Task to carry out: Give back exactly the stretch of data below from the line holding "-105,33 +106,34 @@" through the line holding "sub_src = !in_h01 && ph_q == PH_SUM;", both ends included, and leave the remaining lines out.

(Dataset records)
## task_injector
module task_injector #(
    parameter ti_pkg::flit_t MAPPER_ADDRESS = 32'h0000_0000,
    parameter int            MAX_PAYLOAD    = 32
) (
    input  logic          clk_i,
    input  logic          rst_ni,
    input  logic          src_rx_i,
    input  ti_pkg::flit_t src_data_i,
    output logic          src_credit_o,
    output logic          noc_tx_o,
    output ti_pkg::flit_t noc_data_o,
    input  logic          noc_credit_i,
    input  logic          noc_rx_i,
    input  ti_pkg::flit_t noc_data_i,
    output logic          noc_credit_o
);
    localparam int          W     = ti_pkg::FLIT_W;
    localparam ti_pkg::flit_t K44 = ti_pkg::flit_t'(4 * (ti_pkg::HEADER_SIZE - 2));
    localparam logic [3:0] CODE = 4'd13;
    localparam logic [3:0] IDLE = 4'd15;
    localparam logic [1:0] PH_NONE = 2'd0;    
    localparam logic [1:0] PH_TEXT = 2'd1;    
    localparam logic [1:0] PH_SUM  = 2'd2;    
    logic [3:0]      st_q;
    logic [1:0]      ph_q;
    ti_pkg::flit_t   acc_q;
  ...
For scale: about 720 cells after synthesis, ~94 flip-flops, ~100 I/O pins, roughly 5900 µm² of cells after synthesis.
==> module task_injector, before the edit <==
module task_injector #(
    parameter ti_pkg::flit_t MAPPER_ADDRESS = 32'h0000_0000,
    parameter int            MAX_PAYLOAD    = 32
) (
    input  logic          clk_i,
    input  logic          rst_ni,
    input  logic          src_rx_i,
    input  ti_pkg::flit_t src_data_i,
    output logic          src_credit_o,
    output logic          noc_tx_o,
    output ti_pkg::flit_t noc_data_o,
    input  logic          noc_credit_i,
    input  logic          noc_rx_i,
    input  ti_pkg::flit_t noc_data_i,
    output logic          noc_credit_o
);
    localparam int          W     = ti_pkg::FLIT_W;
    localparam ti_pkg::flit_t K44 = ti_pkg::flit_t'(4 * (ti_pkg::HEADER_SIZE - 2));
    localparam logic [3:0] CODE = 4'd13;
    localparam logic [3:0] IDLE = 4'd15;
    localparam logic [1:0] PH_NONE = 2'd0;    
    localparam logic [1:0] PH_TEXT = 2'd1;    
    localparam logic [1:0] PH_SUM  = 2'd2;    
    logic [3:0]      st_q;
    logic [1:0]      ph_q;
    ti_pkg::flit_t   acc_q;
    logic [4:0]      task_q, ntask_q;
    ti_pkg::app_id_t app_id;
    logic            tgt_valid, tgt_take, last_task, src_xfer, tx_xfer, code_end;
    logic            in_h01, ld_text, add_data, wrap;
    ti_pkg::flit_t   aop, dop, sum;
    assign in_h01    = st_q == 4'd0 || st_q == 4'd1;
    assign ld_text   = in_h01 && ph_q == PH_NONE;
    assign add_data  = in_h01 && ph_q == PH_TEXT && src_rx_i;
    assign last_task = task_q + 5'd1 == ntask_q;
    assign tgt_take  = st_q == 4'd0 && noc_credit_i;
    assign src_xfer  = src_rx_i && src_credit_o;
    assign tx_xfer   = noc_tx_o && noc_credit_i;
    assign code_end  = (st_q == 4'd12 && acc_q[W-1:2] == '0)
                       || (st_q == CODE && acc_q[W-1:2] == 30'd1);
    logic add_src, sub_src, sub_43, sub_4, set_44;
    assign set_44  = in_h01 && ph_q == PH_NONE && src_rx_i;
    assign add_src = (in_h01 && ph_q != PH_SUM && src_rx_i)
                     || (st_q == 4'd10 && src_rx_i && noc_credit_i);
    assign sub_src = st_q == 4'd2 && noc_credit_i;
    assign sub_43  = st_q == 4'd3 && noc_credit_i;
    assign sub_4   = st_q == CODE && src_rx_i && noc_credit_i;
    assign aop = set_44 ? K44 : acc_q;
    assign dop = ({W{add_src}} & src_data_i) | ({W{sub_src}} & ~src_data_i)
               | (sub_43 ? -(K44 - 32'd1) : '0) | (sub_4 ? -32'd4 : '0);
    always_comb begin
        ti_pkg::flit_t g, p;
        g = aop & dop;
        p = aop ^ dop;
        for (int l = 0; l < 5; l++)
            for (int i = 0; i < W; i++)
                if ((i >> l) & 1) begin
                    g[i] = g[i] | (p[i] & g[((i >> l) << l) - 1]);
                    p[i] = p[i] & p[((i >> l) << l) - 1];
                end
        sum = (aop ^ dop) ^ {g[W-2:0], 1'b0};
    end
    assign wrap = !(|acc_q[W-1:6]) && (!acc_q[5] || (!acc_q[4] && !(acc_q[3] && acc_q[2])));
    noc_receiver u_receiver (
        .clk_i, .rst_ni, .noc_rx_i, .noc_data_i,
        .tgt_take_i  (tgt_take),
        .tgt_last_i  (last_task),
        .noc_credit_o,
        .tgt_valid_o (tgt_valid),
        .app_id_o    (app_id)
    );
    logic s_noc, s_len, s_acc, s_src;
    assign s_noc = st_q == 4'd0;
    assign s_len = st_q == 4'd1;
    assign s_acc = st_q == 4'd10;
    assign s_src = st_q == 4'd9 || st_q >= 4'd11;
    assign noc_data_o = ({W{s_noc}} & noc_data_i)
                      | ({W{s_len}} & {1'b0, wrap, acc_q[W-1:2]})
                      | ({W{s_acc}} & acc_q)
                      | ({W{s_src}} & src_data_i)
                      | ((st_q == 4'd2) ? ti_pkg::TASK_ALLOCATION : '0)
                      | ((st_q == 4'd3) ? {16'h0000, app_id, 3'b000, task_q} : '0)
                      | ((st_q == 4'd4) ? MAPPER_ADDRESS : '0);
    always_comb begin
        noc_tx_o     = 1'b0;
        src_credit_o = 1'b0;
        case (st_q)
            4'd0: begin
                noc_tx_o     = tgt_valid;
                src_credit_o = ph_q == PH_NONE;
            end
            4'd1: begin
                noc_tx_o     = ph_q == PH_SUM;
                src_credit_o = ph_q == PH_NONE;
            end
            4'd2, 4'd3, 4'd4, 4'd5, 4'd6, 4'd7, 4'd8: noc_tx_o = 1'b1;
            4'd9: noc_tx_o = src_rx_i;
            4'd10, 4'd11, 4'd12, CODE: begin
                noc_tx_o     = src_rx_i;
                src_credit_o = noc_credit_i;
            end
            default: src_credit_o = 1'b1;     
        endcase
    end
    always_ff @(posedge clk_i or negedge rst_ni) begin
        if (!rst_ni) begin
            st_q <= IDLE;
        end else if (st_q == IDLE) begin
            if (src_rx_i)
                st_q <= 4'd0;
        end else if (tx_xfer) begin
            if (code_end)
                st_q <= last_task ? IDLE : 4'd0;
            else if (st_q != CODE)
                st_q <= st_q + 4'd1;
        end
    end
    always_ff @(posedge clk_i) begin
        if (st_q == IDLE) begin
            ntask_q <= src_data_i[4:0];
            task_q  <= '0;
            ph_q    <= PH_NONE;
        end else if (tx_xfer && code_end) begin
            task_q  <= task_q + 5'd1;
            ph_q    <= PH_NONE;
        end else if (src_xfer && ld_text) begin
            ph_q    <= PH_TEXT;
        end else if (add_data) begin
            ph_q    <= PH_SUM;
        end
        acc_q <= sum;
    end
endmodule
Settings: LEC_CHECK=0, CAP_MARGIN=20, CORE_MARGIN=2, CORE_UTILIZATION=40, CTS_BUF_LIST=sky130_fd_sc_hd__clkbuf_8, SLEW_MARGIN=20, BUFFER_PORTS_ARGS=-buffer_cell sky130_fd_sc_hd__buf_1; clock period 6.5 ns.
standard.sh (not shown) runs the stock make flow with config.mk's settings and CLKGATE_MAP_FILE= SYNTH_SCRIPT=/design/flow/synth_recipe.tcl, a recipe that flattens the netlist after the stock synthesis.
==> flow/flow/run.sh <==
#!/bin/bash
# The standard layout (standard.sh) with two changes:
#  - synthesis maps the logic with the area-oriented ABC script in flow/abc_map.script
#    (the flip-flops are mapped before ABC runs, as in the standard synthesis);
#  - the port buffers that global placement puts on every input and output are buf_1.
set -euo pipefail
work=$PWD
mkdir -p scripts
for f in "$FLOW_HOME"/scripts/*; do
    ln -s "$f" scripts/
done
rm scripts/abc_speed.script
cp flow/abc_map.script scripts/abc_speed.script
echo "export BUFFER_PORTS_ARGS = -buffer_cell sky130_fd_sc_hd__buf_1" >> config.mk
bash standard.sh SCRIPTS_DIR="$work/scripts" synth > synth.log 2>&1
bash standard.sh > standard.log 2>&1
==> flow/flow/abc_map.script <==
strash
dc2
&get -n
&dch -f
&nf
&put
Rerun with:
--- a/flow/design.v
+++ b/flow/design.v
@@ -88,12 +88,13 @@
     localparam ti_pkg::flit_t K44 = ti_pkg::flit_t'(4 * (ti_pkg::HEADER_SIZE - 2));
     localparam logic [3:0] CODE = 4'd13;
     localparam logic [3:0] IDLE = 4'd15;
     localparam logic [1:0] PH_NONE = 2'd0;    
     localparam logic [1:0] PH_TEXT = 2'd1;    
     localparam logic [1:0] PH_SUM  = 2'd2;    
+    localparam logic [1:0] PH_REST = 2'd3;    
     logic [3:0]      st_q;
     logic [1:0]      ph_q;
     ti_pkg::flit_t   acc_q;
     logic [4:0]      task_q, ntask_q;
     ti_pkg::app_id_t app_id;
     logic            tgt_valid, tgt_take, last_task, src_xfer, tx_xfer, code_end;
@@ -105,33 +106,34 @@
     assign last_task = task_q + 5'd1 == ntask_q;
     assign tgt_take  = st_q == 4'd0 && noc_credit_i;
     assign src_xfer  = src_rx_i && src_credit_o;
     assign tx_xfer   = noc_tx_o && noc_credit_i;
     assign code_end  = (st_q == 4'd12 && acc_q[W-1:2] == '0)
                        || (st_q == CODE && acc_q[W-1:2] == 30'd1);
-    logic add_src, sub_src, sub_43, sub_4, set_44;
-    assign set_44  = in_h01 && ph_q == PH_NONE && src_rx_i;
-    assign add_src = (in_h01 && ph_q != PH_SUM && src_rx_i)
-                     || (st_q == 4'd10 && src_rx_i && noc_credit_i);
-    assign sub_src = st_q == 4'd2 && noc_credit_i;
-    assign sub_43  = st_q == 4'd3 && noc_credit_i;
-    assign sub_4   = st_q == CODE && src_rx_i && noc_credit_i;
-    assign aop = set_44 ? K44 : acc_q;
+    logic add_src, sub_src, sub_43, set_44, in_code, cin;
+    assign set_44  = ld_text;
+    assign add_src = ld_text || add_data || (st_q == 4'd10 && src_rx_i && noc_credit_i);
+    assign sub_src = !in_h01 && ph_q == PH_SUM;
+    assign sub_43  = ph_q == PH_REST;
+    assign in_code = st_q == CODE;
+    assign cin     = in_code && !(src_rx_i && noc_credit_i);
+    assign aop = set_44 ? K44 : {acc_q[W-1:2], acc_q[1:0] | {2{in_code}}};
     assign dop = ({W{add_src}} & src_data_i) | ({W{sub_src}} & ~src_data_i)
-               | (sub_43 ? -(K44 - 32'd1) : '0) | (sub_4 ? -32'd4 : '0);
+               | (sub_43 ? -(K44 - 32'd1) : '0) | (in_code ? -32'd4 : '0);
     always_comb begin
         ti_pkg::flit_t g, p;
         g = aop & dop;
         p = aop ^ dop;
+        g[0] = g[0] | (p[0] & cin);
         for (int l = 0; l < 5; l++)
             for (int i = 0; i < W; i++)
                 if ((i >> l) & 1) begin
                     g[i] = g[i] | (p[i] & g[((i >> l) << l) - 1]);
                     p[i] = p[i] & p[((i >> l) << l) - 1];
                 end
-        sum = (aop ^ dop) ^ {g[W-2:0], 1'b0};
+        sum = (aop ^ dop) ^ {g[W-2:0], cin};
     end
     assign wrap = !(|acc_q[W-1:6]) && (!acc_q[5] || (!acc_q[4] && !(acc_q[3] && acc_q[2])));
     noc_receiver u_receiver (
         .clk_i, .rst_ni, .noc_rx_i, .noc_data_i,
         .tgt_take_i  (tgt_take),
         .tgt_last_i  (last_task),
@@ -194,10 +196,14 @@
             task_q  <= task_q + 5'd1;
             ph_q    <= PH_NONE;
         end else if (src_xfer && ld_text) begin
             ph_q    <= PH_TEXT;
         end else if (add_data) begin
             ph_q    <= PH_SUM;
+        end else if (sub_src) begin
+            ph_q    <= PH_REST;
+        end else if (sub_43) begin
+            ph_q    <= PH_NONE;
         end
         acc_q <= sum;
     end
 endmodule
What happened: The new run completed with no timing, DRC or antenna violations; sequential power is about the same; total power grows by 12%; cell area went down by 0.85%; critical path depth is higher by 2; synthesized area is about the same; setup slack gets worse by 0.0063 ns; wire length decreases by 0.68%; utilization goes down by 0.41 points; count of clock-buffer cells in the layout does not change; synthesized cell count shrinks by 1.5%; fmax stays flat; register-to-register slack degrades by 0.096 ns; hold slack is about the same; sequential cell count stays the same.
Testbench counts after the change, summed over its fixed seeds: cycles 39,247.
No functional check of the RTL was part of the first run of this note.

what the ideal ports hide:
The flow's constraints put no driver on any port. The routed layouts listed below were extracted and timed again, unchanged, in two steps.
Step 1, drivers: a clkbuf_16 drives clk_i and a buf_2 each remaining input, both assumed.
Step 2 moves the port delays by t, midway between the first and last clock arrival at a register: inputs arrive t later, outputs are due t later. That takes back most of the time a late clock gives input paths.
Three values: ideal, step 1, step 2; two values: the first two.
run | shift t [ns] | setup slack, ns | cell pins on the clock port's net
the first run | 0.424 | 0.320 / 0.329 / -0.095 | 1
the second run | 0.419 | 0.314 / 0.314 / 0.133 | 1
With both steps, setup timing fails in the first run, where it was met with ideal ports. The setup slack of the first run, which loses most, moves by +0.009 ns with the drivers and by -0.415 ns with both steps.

* * *

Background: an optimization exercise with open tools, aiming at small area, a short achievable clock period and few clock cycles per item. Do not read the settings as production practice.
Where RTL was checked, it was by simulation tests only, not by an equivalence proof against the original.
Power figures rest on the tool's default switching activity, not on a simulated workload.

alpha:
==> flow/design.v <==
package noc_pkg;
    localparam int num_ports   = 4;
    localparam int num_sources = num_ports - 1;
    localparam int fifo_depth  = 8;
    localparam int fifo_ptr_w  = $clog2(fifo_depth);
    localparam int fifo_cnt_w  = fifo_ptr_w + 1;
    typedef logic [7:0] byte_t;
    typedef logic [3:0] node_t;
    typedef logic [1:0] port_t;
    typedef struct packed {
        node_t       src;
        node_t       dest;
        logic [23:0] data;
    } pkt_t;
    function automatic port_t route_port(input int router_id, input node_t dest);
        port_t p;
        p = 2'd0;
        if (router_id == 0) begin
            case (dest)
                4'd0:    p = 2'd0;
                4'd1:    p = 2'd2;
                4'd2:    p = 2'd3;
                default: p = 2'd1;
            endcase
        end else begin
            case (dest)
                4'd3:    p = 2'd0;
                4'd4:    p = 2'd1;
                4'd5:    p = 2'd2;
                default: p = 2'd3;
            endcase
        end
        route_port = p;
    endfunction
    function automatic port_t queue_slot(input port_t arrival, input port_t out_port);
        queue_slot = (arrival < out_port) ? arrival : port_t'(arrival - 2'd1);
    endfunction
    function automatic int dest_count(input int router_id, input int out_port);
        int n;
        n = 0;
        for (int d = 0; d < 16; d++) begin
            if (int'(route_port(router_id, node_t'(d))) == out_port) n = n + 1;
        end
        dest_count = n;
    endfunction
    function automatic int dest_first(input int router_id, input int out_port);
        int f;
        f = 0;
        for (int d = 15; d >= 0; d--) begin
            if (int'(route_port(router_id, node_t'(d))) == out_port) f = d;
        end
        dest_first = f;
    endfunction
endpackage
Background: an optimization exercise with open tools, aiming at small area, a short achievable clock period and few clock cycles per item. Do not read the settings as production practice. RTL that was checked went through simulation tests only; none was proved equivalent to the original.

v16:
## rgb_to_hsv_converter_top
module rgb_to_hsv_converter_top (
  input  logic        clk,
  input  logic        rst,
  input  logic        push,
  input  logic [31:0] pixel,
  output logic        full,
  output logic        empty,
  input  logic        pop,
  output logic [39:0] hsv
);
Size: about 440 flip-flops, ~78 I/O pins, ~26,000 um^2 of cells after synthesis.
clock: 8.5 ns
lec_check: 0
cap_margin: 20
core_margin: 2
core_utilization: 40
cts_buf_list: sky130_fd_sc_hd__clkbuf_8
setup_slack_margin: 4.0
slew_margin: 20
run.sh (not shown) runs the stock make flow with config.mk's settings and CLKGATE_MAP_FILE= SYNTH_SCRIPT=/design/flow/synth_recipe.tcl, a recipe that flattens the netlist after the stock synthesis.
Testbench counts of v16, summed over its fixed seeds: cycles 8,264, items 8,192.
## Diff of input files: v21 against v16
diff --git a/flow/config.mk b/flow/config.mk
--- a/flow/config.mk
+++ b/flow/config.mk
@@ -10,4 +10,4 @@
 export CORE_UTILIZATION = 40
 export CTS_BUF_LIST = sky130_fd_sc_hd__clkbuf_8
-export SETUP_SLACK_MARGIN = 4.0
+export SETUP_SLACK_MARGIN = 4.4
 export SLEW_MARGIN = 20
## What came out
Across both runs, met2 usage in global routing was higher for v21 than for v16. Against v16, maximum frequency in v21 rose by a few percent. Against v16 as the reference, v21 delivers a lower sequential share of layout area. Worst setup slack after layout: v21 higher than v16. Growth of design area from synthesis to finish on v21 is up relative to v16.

---

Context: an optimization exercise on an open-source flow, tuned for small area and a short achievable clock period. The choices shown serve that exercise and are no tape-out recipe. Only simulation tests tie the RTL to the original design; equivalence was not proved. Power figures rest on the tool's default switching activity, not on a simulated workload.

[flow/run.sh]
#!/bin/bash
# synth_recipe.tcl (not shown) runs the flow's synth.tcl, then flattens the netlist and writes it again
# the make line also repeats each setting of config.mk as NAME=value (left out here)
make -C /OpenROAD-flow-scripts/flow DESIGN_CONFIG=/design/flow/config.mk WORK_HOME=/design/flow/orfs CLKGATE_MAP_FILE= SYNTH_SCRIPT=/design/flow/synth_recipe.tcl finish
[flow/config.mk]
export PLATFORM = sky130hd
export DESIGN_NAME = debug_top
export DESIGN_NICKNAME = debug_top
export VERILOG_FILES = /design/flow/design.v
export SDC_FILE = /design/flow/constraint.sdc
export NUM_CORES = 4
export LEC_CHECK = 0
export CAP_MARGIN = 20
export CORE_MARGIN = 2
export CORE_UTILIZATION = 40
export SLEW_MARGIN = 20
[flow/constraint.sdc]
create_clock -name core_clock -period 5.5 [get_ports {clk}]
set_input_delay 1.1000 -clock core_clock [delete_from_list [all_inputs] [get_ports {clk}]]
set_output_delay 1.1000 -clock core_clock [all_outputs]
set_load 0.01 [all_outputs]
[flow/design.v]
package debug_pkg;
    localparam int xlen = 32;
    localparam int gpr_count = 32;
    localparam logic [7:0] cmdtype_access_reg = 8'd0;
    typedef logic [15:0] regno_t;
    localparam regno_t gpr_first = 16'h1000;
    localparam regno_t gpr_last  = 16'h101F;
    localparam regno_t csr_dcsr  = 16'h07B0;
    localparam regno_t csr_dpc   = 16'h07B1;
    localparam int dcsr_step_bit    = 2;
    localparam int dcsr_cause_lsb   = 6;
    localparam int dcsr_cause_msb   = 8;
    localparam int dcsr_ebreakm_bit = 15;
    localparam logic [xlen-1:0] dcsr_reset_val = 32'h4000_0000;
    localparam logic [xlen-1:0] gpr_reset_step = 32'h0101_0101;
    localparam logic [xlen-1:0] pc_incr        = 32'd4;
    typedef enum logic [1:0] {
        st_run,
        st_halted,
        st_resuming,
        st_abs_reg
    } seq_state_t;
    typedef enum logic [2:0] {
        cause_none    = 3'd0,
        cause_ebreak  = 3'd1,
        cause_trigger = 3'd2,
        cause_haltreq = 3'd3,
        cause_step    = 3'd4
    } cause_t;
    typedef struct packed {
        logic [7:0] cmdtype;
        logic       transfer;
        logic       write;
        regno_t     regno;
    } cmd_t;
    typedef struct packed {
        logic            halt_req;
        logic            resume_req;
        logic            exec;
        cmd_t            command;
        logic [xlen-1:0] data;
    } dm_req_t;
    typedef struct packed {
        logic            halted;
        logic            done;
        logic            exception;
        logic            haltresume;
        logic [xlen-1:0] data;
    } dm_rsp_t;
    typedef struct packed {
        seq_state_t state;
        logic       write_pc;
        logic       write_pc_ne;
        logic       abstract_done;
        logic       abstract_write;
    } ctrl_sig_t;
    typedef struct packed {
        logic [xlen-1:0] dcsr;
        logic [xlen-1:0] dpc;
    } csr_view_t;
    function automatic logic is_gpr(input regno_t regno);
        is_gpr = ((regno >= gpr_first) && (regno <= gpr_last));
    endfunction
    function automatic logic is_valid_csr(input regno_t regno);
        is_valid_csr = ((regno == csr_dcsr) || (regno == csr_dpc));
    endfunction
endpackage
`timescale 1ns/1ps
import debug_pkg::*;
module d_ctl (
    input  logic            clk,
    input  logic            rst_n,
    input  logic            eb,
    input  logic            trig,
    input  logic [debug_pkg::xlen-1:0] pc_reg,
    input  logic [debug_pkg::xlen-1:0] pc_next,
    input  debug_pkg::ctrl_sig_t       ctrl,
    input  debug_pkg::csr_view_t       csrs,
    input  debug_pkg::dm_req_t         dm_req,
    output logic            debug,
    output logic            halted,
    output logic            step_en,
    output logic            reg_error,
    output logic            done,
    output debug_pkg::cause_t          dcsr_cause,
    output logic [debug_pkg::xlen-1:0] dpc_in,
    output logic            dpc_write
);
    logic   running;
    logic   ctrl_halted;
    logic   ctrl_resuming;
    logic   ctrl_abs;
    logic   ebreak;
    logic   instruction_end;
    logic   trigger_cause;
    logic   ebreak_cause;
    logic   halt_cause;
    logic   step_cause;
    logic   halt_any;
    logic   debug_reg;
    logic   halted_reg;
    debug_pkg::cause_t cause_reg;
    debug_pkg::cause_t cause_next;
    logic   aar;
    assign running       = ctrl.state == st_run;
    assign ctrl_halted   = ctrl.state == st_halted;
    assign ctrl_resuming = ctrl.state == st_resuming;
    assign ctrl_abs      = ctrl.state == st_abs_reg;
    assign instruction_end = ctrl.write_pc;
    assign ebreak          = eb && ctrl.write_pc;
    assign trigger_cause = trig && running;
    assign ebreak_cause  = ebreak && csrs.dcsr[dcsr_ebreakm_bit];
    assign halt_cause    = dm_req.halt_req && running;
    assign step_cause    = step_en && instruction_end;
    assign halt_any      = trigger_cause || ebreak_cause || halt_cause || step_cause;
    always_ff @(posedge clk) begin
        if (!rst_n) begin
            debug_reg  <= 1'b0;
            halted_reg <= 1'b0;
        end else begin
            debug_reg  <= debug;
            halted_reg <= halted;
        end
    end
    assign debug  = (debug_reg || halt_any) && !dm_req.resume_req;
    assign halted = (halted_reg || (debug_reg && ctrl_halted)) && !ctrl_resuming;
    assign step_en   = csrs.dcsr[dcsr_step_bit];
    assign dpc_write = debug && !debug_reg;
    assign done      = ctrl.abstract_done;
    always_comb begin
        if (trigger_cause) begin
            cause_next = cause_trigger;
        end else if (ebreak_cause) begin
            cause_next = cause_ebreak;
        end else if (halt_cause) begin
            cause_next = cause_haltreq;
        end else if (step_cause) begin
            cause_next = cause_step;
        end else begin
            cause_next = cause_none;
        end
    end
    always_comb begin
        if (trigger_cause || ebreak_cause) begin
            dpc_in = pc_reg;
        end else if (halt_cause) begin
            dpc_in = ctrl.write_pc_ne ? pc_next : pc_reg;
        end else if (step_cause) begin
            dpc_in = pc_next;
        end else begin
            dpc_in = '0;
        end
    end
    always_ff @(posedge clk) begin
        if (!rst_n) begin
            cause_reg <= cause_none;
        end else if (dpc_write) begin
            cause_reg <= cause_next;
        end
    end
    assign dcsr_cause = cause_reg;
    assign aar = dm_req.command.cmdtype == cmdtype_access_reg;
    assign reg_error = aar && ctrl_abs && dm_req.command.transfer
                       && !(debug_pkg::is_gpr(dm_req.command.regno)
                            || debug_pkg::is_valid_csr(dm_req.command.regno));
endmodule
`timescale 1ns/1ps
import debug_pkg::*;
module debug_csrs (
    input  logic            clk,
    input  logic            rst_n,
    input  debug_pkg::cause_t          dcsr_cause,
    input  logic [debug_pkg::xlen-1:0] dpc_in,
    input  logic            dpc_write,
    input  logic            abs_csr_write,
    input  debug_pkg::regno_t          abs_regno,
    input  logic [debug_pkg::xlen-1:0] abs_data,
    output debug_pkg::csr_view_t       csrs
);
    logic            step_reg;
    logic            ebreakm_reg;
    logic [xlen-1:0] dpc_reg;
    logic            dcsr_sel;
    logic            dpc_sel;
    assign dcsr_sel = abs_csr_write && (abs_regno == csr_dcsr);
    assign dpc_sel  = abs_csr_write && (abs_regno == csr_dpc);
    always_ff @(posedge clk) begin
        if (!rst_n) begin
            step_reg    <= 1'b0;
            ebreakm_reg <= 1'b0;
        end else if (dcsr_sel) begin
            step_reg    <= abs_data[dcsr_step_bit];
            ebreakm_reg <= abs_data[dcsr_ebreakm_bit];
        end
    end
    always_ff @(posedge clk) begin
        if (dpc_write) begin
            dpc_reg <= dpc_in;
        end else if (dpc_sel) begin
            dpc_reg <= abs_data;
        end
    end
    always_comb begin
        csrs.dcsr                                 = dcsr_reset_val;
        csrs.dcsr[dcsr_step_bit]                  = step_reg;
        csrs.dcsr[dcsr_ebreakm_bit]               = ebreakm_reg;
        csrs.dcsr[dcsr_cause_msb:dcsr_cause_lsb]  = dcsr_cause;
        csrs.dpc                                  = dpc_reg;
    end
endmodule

Exercise answer:
@@ -105,33 +106,34 @@
     assign last_task = task_q + 5'd1 == ntask_q;
     assign tgt_take  = st_q == 4'd0 && noc_credit_i;
     assign src_xfer  = src_rx_i && src_credit_o;
     assign tx_xfer   = noc_tx_o && noc_credit_i;
     assign code_end  = (st_q == 4'd12 && acc_q[W-1:2] == '0)
                        || (st_q == CODE && acc_q[W-1:2] == 30'd1);
-    logic add_src, sub_src, sub_43, sub_4, set_44;
-    assign set_44  = in_h01 && ph_q == PH_NONE && src_rx_i;
-    assign add_src = (in_h01 && ph_q != PH_SUM && src_rx_i)
-                     || (st_q == 4'd10 && src_rx_i && noc_credit_i);
-    assign sub_src = st_q == 4'd2 && noc_credit_i;
-    assign sub_43  = st_q == 4'd3 && noc_credit_i;
-    assign sub_4   = st_q == CODE && src_rx_i && noc_credit_i;
-    assign aop = set_44 ? K44 : acc_q;
+    logic add_src, sub_src, sub_43, set_44, in_code, cin;
+    assign set_44  = ld_text;
+    assign add_src = ld_text || add_data || (st_q == 4'd10 && src_rx_i && noc_credit_i);
+    assign sub_src = !in_h01 && ph_q == PH_SUM;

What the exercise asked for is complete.